Major findings included multiple hyperostoses of the calvaria, facial bones, and mandible.
Additionally, the patient had a scleral tumor. The observations were interpreted as
supporting the hypothesis of somatic mosaicism.

Gordon et al. (1995) observed 2 patients with Proteus syndrome who developed neoplasms.
Patient 1 had a probable mesothelioma, although papillary carcinoma of the thyroid could
not be completely ruled out; the patient, who died suddenly while sleeping at age 5 years,
at autopsy had a papillary neoplasm, most likely of mesothelial origin, involving the
inferior surface of the diaphragm and infiltrating into the musculature, within the
omentum, in the pelvic area, within the scrotum, and within some of the mesenteric lymph
nodes. Patient 2 had bilateral ovarian serous cystadenomas with nuclear atypia identified
at 6 years and 3 months of age. A right ovarian oophorectomy was performed; invasion of
the right fallopian tube was noted. A tabulation of uncommon neoplasms
in Proteus syndrome was provided.

Lacombe and Battin (1996) described 2 unrelated children diagnosed at birth as having
isolated macrodactyly (155500). Follow-up examination showed development of
hemihypertrophy in both cases. Three dorsal angiomas were found in 1 child, a female, at
the age of 4 years. The symptoms of both of these patients better fit the diagnostic criteria
of Proteus syndrome.

Ceelen et al. (1997) described a man with Proteus syndrome who sustained a rupture of an
enlarged spleen following a fall from a horse. Biesecker et al. (1998) described their
experience with 18 patients with a referring diagnosis of Proteus syndrome. Splenic
hyperplasia was found to be a manifestation. The spleen was enlarged in 2 of the 18 cases,
and another patient withProteus syndrome and asymptomatic splenomegaly was known to
them. Enlargement of the thymus was also observed. Proteus syndrome was frequently
confused with hemihyperplasia.Biesecker et al. (1998) described a distinct subtype of
hemihyperplasia defined by static or mildly progressive hemihyperplasia and multiple
lipomata.

De Becker et al. (2000) described ocular manifestations in a Proteus syndrome patient and
reviewed ocular findings of published cases. Hodge et al. (2000) described a 10-year-old
boy with Proteus syndrome who presented with a pericardial effusion and was found to
have both hypogammaglobulinemia, with a specific deficiency in IgG and IgA
accompanied by low levels of specific antibodies to pneumococcal and hemophilus type B
polysaccharides, and global lymphopenia. No cause was found for this immune deficiency,
leading the authors to suggest that it may represent a hitherto unrecognized feature
of Proteus syndrome.

Gilbert-Barness et al. (2000) reported an unusual patient with Proteus syndrome in whom
manifestations included multiple meningiomas, polymicrogyria, and periventricular
heterotopias. Both eyes had epibulbar cystic lesions. The retina showed diffuse
disorganization with nodular gliosis, retinal pigmentary abnormalities, chronic
papilledema, and optic atrophy. Other abnormalities included progressive cranial,
mandibular, maxillary, and auditory canal hyperostoses, epidermal nevi, and mental
deficiency. The limbs were proportionate, and the hands and feet were normal.

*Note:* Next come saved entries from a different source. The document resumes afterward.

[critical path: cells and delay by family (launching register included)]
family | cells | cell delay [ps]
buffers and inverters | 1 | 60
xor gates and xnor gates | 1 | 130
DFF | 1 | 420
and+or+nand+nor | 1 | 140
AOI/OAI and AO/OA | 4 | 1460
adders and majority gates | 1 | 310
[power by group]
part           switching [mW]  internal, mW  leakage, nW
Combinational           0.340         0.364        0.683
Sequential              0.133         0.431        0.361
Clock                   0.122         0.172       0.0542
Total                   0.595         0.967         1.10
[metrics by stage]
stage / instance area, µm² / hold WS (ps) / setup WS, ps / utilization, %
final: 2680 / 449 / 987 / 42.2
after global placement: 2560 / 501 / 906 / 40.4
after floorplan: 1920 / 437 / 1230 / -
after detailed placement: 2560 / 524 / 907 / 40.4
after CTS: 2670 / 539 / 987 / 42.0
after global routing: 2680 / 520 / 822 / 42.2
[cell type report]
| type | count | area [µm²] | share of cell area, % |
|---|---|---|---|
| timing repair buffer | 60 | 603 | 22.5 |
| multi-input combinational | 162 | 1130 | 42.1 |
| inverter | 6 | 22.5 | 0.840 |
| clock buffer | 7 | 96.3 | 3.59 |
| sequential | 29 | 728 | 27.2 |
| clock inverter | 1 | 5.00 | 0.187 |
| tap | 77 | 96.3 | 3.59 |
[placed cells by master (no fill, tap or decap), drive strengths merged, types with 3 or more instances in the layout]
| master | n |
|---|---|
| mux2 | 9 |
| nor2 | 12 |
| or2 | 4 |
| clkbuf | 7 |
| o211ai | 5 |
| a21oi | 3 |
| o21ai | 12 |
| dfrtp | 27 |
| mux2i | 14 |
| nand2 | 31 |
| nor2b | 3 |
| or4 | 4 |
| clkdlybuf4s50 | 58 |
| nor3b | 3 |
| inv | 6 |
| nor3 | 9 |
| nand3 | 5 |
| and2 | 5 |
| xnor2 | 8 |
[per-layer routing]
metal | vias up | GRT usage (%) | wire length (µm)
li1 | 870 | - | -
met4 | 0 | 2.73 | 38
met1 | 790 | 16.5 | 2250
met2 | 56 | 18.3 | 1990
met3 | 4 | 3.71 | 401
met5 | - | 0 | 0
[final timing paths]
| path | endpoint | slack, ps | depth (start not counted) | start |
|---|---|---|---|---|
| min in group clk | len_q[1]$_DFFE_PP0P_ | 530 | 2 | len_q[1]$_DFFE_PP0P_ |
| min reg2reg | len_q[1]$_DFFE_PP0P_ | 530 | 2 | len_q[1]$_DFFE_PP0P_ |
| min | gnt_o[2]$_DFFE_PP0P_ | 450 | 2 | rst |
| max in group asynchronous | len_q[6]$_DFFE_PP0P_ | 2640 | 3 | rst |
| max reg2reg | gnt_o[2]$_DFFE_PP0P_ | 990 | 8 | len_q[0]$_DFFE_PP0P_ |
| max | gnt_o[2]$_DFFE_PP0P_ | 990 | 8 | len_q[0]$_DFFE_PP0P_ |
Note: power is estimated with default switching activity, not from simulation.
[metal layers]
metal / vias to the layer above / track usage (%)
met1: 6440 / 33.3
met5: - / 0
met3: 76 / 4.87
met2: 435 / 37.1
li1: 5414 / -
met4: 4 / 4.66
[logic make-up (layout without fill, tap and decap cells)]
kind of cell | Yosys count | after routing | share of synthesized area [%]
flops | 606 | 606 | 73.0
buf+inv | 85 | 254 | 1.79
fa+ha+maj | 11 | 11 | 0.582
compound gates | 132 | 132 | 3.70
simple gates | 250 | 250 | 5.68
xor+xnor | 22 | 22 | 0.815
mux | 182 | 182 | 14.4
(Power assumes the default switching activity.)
`config.mk`:
```
export PLATFORM = sky130hd
export DESIGN_NAME = n101_tl2icb_bridge
export DESIGN_NICKNAME = d
export VERILOG_FILES = /design/src/rtl/n101_tl2icb_bridge_pkg.sv /design/src/rtl/n101_tl2icb_outs_fifo.sv /design/src/rtl/n101_tl2icb_bridge.sv
export SDC_FILE = /design/constraint.sdc
export NUM_CORES = 1
export LEC_CHECK = 0
export ABC_AREA = 1
export BUFFER_PORTS_ARGS = -buffer_cell sky130_fd_sc_hd__buf_4
export CAP_MARGIN = 20
export CORE_ASPECT_RATIO = 0.6
export CORE_MARGIN = 3
export CORE_UTILIZATION = 39
export DETAILED_ROUTE_END_ITERATION = 12
export GPL_TIMING_DRIVEN = 0
export HOLD_SLACK_MARGIN = 0.06
export MAX_ROUTING_LAYER = met4
export PLACE_DENSITY_LB_ADDON = 0.15
export SYNTH_ARGS = -nofsm -noshare
export SYNTH_HDL_FRONTEND = slang
export SYNTH_SLANG_ARGS = --single-unit
```
`constraint.sdc`:
```
create_clock -name clk -period 1.8 [get_ports clk]
set_input_delay 0.09 -clock clk [delete_from_list [all_inputs] [get_ports clk]]
set_output_delay 0.09 -clock clk [all_outputs]
set_load 0.03 [all_outputs]
```
`src/rtl/n101_tl2icb_bridge_pkg.sv`:
```
// Shared TileLink-UL definitions for the TL-to-ICB bridge: opcodes, size limit
// and field widths of the outstanding-request entry.
package n101_tl_defs;

    localparam logic [2:0] TL_PUTFULL    = 3'd0;
    localparam logic [2:0] TL_PUTPARTIAL = 3'd1;
    localparam logic [2:0] TL_GET        = 3'd4;

    localparam logic [2:0] TL_ACK        = 3'd0;
    localparam logic [2:0] TL_ACKDATA    = 3'd1;

    // Widest access the 32-bit ICB side can carry in one beat (log2 bytes).
    localparam logic [2:0] TL_MAX_SIZE   = 3'd2;

    localparam int OE_READ_W    = 1;
    localparam int OE_SIZE_W    = 3;
    localparam int OE_ADDR_LO_W = 2;
    localparam int OE_LERR_W    = 1;

    function automatic logic tl_req_legal(input logic [2:0] opcode, input logic [2:0] size);
        return ((opcode == TL_GET) || (opcode == TL_PUTFULL) || (opcode == TL_PUTPARTIAL))
               && (size <= TL_MAX_SIZE);
    endfunction

endpackage

```
`src/rtl/n101_tl2icb_outs_fifo.sv`:
```
// Generic in-order flop FIFO; pop data is the registered head, no bypass.
// Latency 1 cycle push-to-head; push ignored when full, pop ignored when empty.
module n101_tl2icb_outs_fifo #(
    parameter int W     = 8,
    parameter int DEPTH = 2,
    localparam int CW   = $clog2(DEPTH + 1)
) (
    input  logic          clk,
    input  logic          rst_n,
    input  logic          push_i,
    input  logic [W-1:0]  push_dat_i,
    input  logic          pop_i,
    output logic [W-1:0]  head_dat_o,
    output logic          full_o,
    output logic          empty_o,
    output logic [CW-1:0] count_o
);

    localparam int PW = (DEPTH > 1) ? $clog2(DEPTH) : 1;

    logic [W-1:0]  mem_q [DEPTH];
    logic [PW-1:0] wr_ptr_q, wr_ptr_d;
    logic [PW-1:0] rd_ptr_q, rd_ptr_d;
    logic [CW-1:0] count_q, count_d;
    logic          do_push, do_pop;

    function automatic logic [PW-1:0] ptr_inc(input logic [PW-1:0] p);
        return (p == PW'(DEPTH - 1)) ? '0 : p + PW'(1);
    endfunction

    assign full_o     = (count_q == CW'(DEPTH));
    assign empty_o    = (count_q == '0);
    assign count_o    = count_q;
    assign head_dat_o = mem_q[rd_ptr_q];
    assign do_push    = push_i & ~full_o;
    assign do_pop     = pop_i & ~empty_o;

    always_comb begin
        wr_ptr_d = wr_ptr_q;
        rd_ptr_d = rd_ptr_q;
        count_d  = count_q;
        if (do_push) begin
            wr_ptr_d = ptr_inc(wr_ptr_q);
        end
        if (do_pop) begin
            rd_ptr_d = ptr_inc(rd_ptr_q);
        end
        if (do_push && !do_pop) begin
            count_d = count_q + CW'(1);
        end else if (do_pop && !do_push) begin
            count_d = count_q - CW'(1);
        end
    end

    always_ff @(posedge clk or negedge rst_n) begin
        if (!rst_n) begin
            wr_ptr_q <= '0;
            rd_ptr_q <= '0;
            count_q  <= '0;
        end else begin
            wr_ptr_q <= wr_ptr_d;
            rd_ptr_q <= rd_ptr_d;
            count_q  <= count_d;
        end
    end

    always_ff @(posedge clk or negedge rst_n) begin
        if (!rst_n) begin
            for (int i = 0; i < DEPTH; i++) begin
                mem_q[i] <= '0;
            end
        end else if (do_push) begin
            mem_q[wr_ptr_q] <= push_dat_i;
        end
    end

endmodule

```
`src/rtl/n101_tl2icb_bridge.sv`:
```
// TL-UL responder to ICB initiator bridge with in-order outstanding tracking and a registered D stage.
// Latency: ICB rsp accepted in cycle N -> D beat in N+1; A stalls when OUTS_DEPTH requests are in flight or on ICB cmd backpressure.
module n101_tl2icb_bridge
    import n101_tl_defs::*;
#(
    parameter int AW         = 32,
    parameter int TL_AW      = 29,
    parameter int SRC_W      = 5,
    parameter int OUTS_DEPTH = 2
) (
    input  logic             clk,
    input  logic             rst_n,

    input  logic             a_valid,
    output logic             a_ready,
    input  logic [2:0]       a_opcode,
    input  logic [2:0]       a_param,
    input  logic [2:0]       a_size,
    input  logic [SRC_W-1:0] a_source,
    input  logic [TL_AW-1:0] a_address,
    input  logic [3:0]       a_mask,
    input  logic [31:0]      a_data,

    output logic             d_valid,
    input  logic             d_ready,
    output logic [2:0]       d_opcode,
    output logic [1:0]       d_param,
    output logic [2:0]       d_size,
    output logic [SRC_W-1:0] d_source,
    output logic             d_sink,
    output logic [1:0]       d_addr_lo,
    output logic [31:0]      d_data,
    output logic             d_error,

    output logic             icb_cmd_valid,
    input  logic             icb_cmd_ready,
    output logic [AW-1:0]    icb_cmd_addr,
    output logic             icb_cmd_read,
    output logic [31:0]      icb_cmd_wdata,
    output logic [3:0]       icb_cmd_wmask,

    input  logic             icb_rsp_valid,
    output logic             icb_rsp_ready,
    input  logic [31:0]      icb_rsp_rdata,
    input  logic             icb_rsp_err
);

    typedef struct packed {
        logic [OE_READ_W-1:0]    read;
        logic [OE_SIZE_W-1:0]    size;
        logic [SRC_W-1:0]        source;
        logic [OE_ADDR_LO_W-1:0] addr_lo;
        logic [OE_LERR_W-1:0]    local_err;
    } outs_ent_t;

    localparam int CNT_W = $clog2(OUTS_DEPTH + 1);

    logic             req_legal;
    logic             req_is_get;
    logic             a_fire;
    logic             fifo_full;
    logic             fifo_empty;
    logic [CNT_W-1:0] outs_cnt;
    outs_ent_t        push_ent;
    outs_ent_t        head_ent;
    logic             d_stage_free;
    logic             launch;

    logic             d_valid_q,   d_valid_d;
    logic [2:0]       d_opcode_q,  d_opcode_d;
    logic [2:0]       d_size_q,    d_size_d;
    logic [SRC_W-1:0] d_source_q,  d_source_d;
    logic [1:0]       d_addr_lo_q, d_addr_lo_d;
    logic [31:0]      d_data_q,    d_data_d;
    logic             d_error_q,   d_error_d;

    logic             unused_ok;

    // ---------------- A channel -> ICB command ----------------
    assign req_legal     = tl_req_legal(a_opcode, a_size);
    assign req_is_get    = (a_opcode == TL_GET);

    // Illegal requests never reach ICB, so they must not wait on its ready.
    assign icb_cmd_valid = a_valid & ~fifo_full & req_legal;
    assign a_ready       = ~fifo_full & (req_legal ? icb_cmd_ready : 1'b1);
    assign a_fire        = a_valid & a_ready;

    assign icb_cmd_addr  = AW'(a_address);
    assign icb_cmd_read  = req_is_get;
    assign icb_cmd_wdata = a_data;
    assign icb_cmd_wmask = req_is_get ? 4'b0000 : a_mask;

    // An illegal Get still answers with a dataless ack, so read is qualified by legality.
    assign push_ent.read      = req_is_get & req_legal;
    assign push_ent.size      = a_size;
    assign push_ent.source    = a_source;
    assign push_ent.addr_lo   = a_address[1:0];
    assign push_ent.local_err = ~req_legal;

    n101_tl2icb_outs_fifo #(
        .W     ($bits(outs_ent_t)),
        .DEPTH (OUTS_DEPTH)
    ) u_outs_fifo (
        .clk        (clk),
        .rst_n      (rst_n),
        .push_i     (a_fire),
        .push_dat_i (push_ent),
        .pop_i      (launch),
        .head_dat_o (head_ent),
        .full_o     (fifo_full),
        .empty_o    (fifo_empty),
        .count_o    (outs_cnt)
    );

    // ---------------- ICB response -> registered D stage ----------------
    assign d_stage_free  = ~d_valid_q | d_ready;
    assign launch        = ~fifo_empty & d_stage_free & (head_ent.local_err | icb_rsp_valid);
    assign icb_rsp_ready = ~fifo_empty & ~head_ent.local_err & d_stage_free;

    always_comb begin
        d_valid_d   = d_valid_q;
        d_opcode_d  = d_opcode_q;
        d_size_d    = d_size_q;
        d_source_d  = d_source_q;
        d_addr_lo_d = d_addr_lo_q;
        d_data_d    = d_data_q;
        d_error_d   = d_error_q;
        if (launch) begin
            d_valid_d   = 1'b1;
            d_opcode_d  = head_ent.read ? TL_ACKDATA : TL_ACK;
            d_size_d    = head_ent.size;
            d_source_d  = head_ent.source;
            d_addr_lo_d = head_ent.addr_lo;
            d_data_d    = (head_ent.read & ~head_ent.local_err) ? icb_rsp_rdata : 32'h0;
            d_error_d   = head_ent.local_err | icb_rsp_err;
        end else if (d_ready) begin
            d_valid_d   = 1'b0;
        end
    end

    always_ff @(posedge clk or negedge rst_n) begin
        if (!rst_n) begin
            d_valid_q   <= 1'b0;
            d_opcode_q  <= '0;
            d_size_q    <= '0;
            d_source_q  <= '0;
            d_addr_lo_q <= '0;
            d_data_q    <= '0;
            d_error_q   <= 1'b0;
        end else begin
            d_valid_q   <= d_valid_d;
            d_opcode_q  <= d_opcode_d;
            d_size_q    <= d_size_d;
            d_source_q  <= d_source_d;
            d_addr_lo_q <= d_addr_lo_d;
            d_data_q    <= d_data_d;
            d_error_q   <= d_error_d;
        end
    end

    assign d_valid   = d_valid_q;
    assign d_opcode  = d_opcode_q;
    assign d_param   = 2'b00;
    assign d_size    = d_size_q;
    assign d_source  = d_source_q;
    assign d_sink    = 1'b0;
    assign d_addr_lo = d_addr_lo_q;
    assign d_data    = d_data_q;
    assign d_error   = d_error_q;

    assign unused_ok = ^{a_param, outs_cnt};

    // A response with nothing outstanding means the ICB target broke the protocol.
    rsp_without_req: assert property (@(posedge clk) disable iff (!rst_n)
        icb_rsp_valid |-> !fifo_empty);

endmodule

```
==> flow_summary.ini, run 1 <==
[outcome]
run_status = finished, final reports clean

[cts]
clock_sink_count = 73
clk-insertion-delay-late_ns = 0.33
tritoncts_clock_tree = yes
ctsHtreeMaxLevel = 3
cts_made_buffers = 9
cts_buffer_depth = 2
cts.reportedPaths.clkPinSlew_ns = 0.06
cts_root_buf = sky130_fd_sc_hd__clkbuf_16

[cells_and_area]
antennaDiodeCount = 0
utilization_pct = 64.8
final.fill_count = 786
share_of_cells_above_drive_strength_1_pct = 43.8
final_cell_area_sq_um = 6020
finish.net_count = 770
finish.cell_count_without_fillers = 786
area_growth_pct = 59.5

[logic_synthesis]
count_of_unique_library_cells_instantiated_by_yosys = 26
synthMostInstantiatedCell = sky130_fd_sc_hd__nand2_1
synth_common_cells = sky130_fd_sc_hd__nand2_1, sky130_fd_sc_hd__dfrtp_1, sky130_fd_sc_hd__buf_4
synth_area_leaders = sky130_fd_sc_hd__dfrtp_1, sky130_fd_sc_hd__buf_4, sky130_fd_sc_hd__nand2_1, sky130_fd_sc_hd__o21ai_0, sky130_fd_sc_hd__nand3_1
syn-cell-area_sq_um = 3770
synth-seq-area-share_pct = 48.4
ys.warnings.count = 0
postSynth.topFlopCell = sky130_fd_sc_hd__dfrtp_1
postSynthCellCount = 424
synth_enable_flop_cells = 0
synth.top_cell.area_share_pct = 48.4
postSynthRegisterBits = 73
async_reset_ff_share_pct = 100
synthesis.area_per_instance_sq_um = 8.90
synth_area_leader_cell = sky130_fd_sc_hd__dfrtp_1

[sta]
grt_setup_unrepaired = yes
final-max-slew-violation-count = 0
timing.max_slew.rel_slack_pct = 37.2
timing_worst_slew_pin_value_ns = 0.941
finalSetupViolations = 0
period_share_pct = 92.2
skew_ns = 0.00367
final_report_hold_violation_count = 0
layout_setup_ws_ns = 0.140
maximum_clock_rate_mhz = 603
period_minus_slack_ns = 1.66

[detailed_routing]
post_drt_via_cell_ratio = 4.67
detail_route.iter0.violations = 263
routed-via-count = 3672
drt_drc_violations_left = 0
detail_route.first_pass.iterations = 6
drtAntennaViolNets = 0
finalWirelength_microns = 11200
post_drt_wl_per_cell_microns = 14.3

[pwr]
p_seq_share_pct = 29.1
swShare_pct = 38.2
power.total_mw = 8.08
share_clk_of_total_power_pct = 27.7
vdd_drop_max_mv = 0.860
cellLeakagePower_nw = 3.17
cellPowerDensity_nw_per_um2 = 1340
comb_power_share_pct = 43.2
p_sw_mw = 3.09
cellInternalPower_mw = 4.99

[placement]
place.port_buffers = 169
pre_cts_slack_ns = -0.0957
finalWeightedCongestion = 0.850
post-place-cells = 730
detailedPlacementHpwl_microns = 8260
dpl-instance-area_sq_um = 5230

[setup_path]
launch_point_of_the_worst_reg_to_reg_path = u_outs_fifo.rd_ptr_q
setup.worst_path.start_class = flop
timing_worst_setup_path_type = flop to flop
worstPathArrival_ns = 1.86
critPathMaxStageDelay_ns = 0.41
crit_path_start = u_outs_fifo.rd_ptr_q
crit_path_end_kind = flop
slowest_stage = sky130_fd_sc_hd__dfrtp_1
critPathMaxFanout = 5
worstPathCellList = inv_2, nand2_1, nand3b_1, nand2_4, ha_1, a21oi_1, o21ai_0, xor2_1
worstPathRequired_ns = 2.00

[global_routing]
groute.usage.overall_pct = 20.4
first_global_vias = 3527
wire_length_of_the_first_global_routing_pass_microns = 17200
final_global_route_overflow_total = 0
antenna_violations_before_repair = 0
grt_start_max_net_pins = 74

[floorplan]
die_area_sq_um = 10900
row_count = 27
die_h_microns = 82.2
ios = 240
die_w_microns = 133
placeableCoreArea_sq_um = 9290
floorplan.initialDensity_pct = 40.6

[job]
drv_cap = 0

[hold_path]
min_path_type = input pin to flop
hp-start = icb_rsp_rdata[26]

Slavotinek et al. (2000) reported 3 patients with Proteus syndrome who died suddenly from
pulmonary embolism. The first patient, who was diagnosed with Proteus syndrome at the
age of 12 years, had varicose veins, portal vein thrombosis, right iliac vein occlusion, and
recurrent pulmonary embolism. At age 25 years he died from pulmonary embolism. The
second patient was a 9-year-old male who collapsed and died at home. Autopsy showed
the cause of death to be pulmonary embolism associated with deep vein thrombosis. The
third patient was a 17-year-old female undergoing inpatient treatment for sinusitis when
she suddenly died. Autopsy showed a large pulmonary embolus with no identified deep
vein thrombosis. Slavotinek et al. (2000) suggested that patients undergoing surgical
procedures should be evaluated for coagulopathic potential and to determine whether
antithrombotic prophylaxis is indicated.

Cohen (2001) reviewed at least 17 reported cases of premature death
in Proteus syndrome and suggested that patients with this disorder and/or their families
should make their health care providers aware of the risk of deep venous thrombosis and
pulmonary embolism.

Biesecker (2001) reviewed Proteus syndrome in relation to a 5-year-old patient.

Mackay et al. (2002) reported a 12-year-old boy with Proteus syndrome who had presented
with gross abdominal distention and severe intractable constipation. Axial T1-weighted
MRI showed diffuse hyperintense signal tissue typical of fat surrounding and separating
bowel loops. The lesion extended posteriorly on the left into the paraspinal musculature,
displacing the psoas muscle anteriorly. At laparotomy a huge infiltrating lipomatous mass
was found encasing the left colon, including the rectum.

Mohamedbhai et al. (2002) reported the case of a newborn male
with Proteus syndrome whose mother had ingested misoprostol, an orally active
prostaglandin, at 6 weeks' gestation in an attempt to abort the pregnancy.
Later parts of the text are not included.